Photo-thermal conversion of CO2 and biomass-based glycerol into glycerol carbonate over Co3O4-ZnO p-n heterojunction catalysts

Transforming CO2 and biomass-based glycerol into glycerol carbonate is an economical and green process. However, this reaction is thermodynamically unfavorable. Breaking the thermodynamic limitation is the key to accelerate the reaction. In this study, a photo-thermal catalytic system was established and a series of low-cost xCo3O4-ZnO p-n heterojunction catalysts were prepared. It was discovered that 20%Co3O4-ZnO gave the best photo-thermal performance, recording a glycerol carbonate yield of 5.3% under the conditions of 0.50 g catalyst, 10 mmol glycerol, 5 MPa CO2, 20 mL DMF, reaction time 6 h, 150 degrees C and a 225 W visible light irradiation.

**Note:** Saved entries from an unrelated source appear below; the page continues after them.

`src/bspl_pkg.sv`:
```
// Shared types and constants for the BSP point locate block.
// Used by bspl_ctrl, bspl_dp and bsp_point_locate_core; no dependencies.
package bspl_pkg;

   localparam int NODE_DEPTH = 4096;
   localparam int MAX_HOPS   = 64;
   localparam int NODE_AW    = $clog2(NODE_DEPTH);
   localparam int HOP_W      = $clog2(MAX_HOPS + 1);
   localparam int COUNT_W    = 13;
   localparam int LINK_W     = 16;
   localparam int SUB_W      = 15;
   localparam int COORD_W    = 16;

   localparam logic MODE_WRITE  = 1'b0;
   localparam logic MODE_LOCATE = 1'b1;

   typedef enum logic [2:0] {
      ST_IDLE,
      ST_CHECK,
      ST_FETCH,
      ST_CROSS,
      ST_DONE
   } bspl_state_type;

   typedef struct packed {
      logic write_node;
      logic load_root;
      logic fetch;
      logic latch_prod;
      logic step;
      logic finish_hit;
      logic finish_fail;
      logic finish_empty;
   } bspl_cmd_type;

   typedef struct packed {
      logic empty;
      logic is_leaf;
      logic bad_node;
      logic hop_limit;
   } bspl_status_type;

endpackage

```
`src/bspl_ctrl.sv`:
```
// Walk controller for the BSP point locate block: sequences node reads and side tests.
// Depends on bspl_pkg for the state and command/status types.
module bspl_ctrl
   import bspl_pkg::*;
(
   input  logic            clock,
   input  logic            reset,
   input  logic            start,
   input  logic            req_mode,
   input  bspl_status_type status,
   output bspl_cmd_type    cmd,
   output logic            busy,
   output logic            rsp_valid
);

   bspl_state_type state_ff;
   bspl_state_type state_in;

   always_ff @(posedge clock) begin
      if (reset) begin
         state_ff <= ST_IDLE;
      end else begin
         state_ff <= state_in;
      end
   end

   always_comb begin
      state_in = state_ff;
      case (state_ff)
         ST_IDLE: begin
            if (start && req_mode == MODE_LOCATE) begin
               state_in = status.empty ? ST_DONE : ST_CHECK;
            end
         end
         ST_CHECK: begin
            if (status.is_leaf || status.bad_node || status.hop_limit) begin
               state_in = ST_DONE;
            end else begin
               state_in = ST_FETCH;
            end
         end
         ST_FETCH: state_in = ST_CROSS;
         ST_CROSS: state_in = ST_CHECK;
         ST_DONE:  state_in = ST_IDLE;
         default:  state_in = ST_IDLE;
      endcase
   end

   always_comb begin
      cmd       = '0;
      busy      = 1'b1;
      rsp_valid = 1'b0;
      case (state_ff)
         ST_IDLE: begin
            busy = 1'b0;
            if (start && req_mode == MODE_WRITE) begin
               cmd.write_node = 1'b1;
            end
            if (start && req_mode == MODE_LOCATE) begin
               cmd.load_root    = !status.empty;
               cmd.finish_empty = status.empty;
            end
         end
         ST_CHECK: begin
            if (status.is_leaf) begin
               cmd.finish_hit = 1'b1;
            end else if (status.bad_node || status.hop_limit) begin
               cmd.finish_fail = 1'b1;
            end else begin
               cmd.fetch = 1'b1;
            end
         end
         ST_FETCH: cmd.latch_prod = 1'b1;
         ST_CROSS: cmd.step = 1'b1;
         ST_DONE:  rsp_valid = 1'b1;
         default: begin
            busy = 1'b1;
         end
      endcase
   end

   a_rsp_single: assert property (@(posedge clock) disable iff (reset)
      rsp_valid |=> !rsp_valid)
      else $error("result strobe held longer than one cycle");

   a_fetch_then_cross: assert property (@(posedge clock) disable iff (reset)
      (state_ff == ST_FETCH) |=> (state_ff == ST_CROSS))
      else $error("node read not followed by side test");

   a_fail_ends_walk: assert property (@(posedge clock) disable iff (reset)
      (state_ff == ST_CHECK && !status.is_leaf && (status.bad_node || status.hop_limit))
      |=> (state_ff == ST_DONE))
      else $error("failed walk did not terminate");

   a_start_when_busy: assert property (@(posedge clock) disable iff (reset)
      (state_ff == ST_IDLE && start && req_mode == MODE_LOCATE) |=> busy)
      else $error("locate item accepted but block not busy");

endmodule

```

Both light and heat were regarded to contribute to the photo-thermal catalytic system. Under thermal-driven conditions, the performance of xCo3O4-ZnO was influenced significantly by the strength and quantity of basic sites on catalyst surface, while the visible light harvesting capacity as well as the electron-hole separation and migration efficiency were crucial for their activity enhancements under light irradiation. This study is predicted to provide an avenue to construct photo-thermal catalysts for glycerol conversion reactions.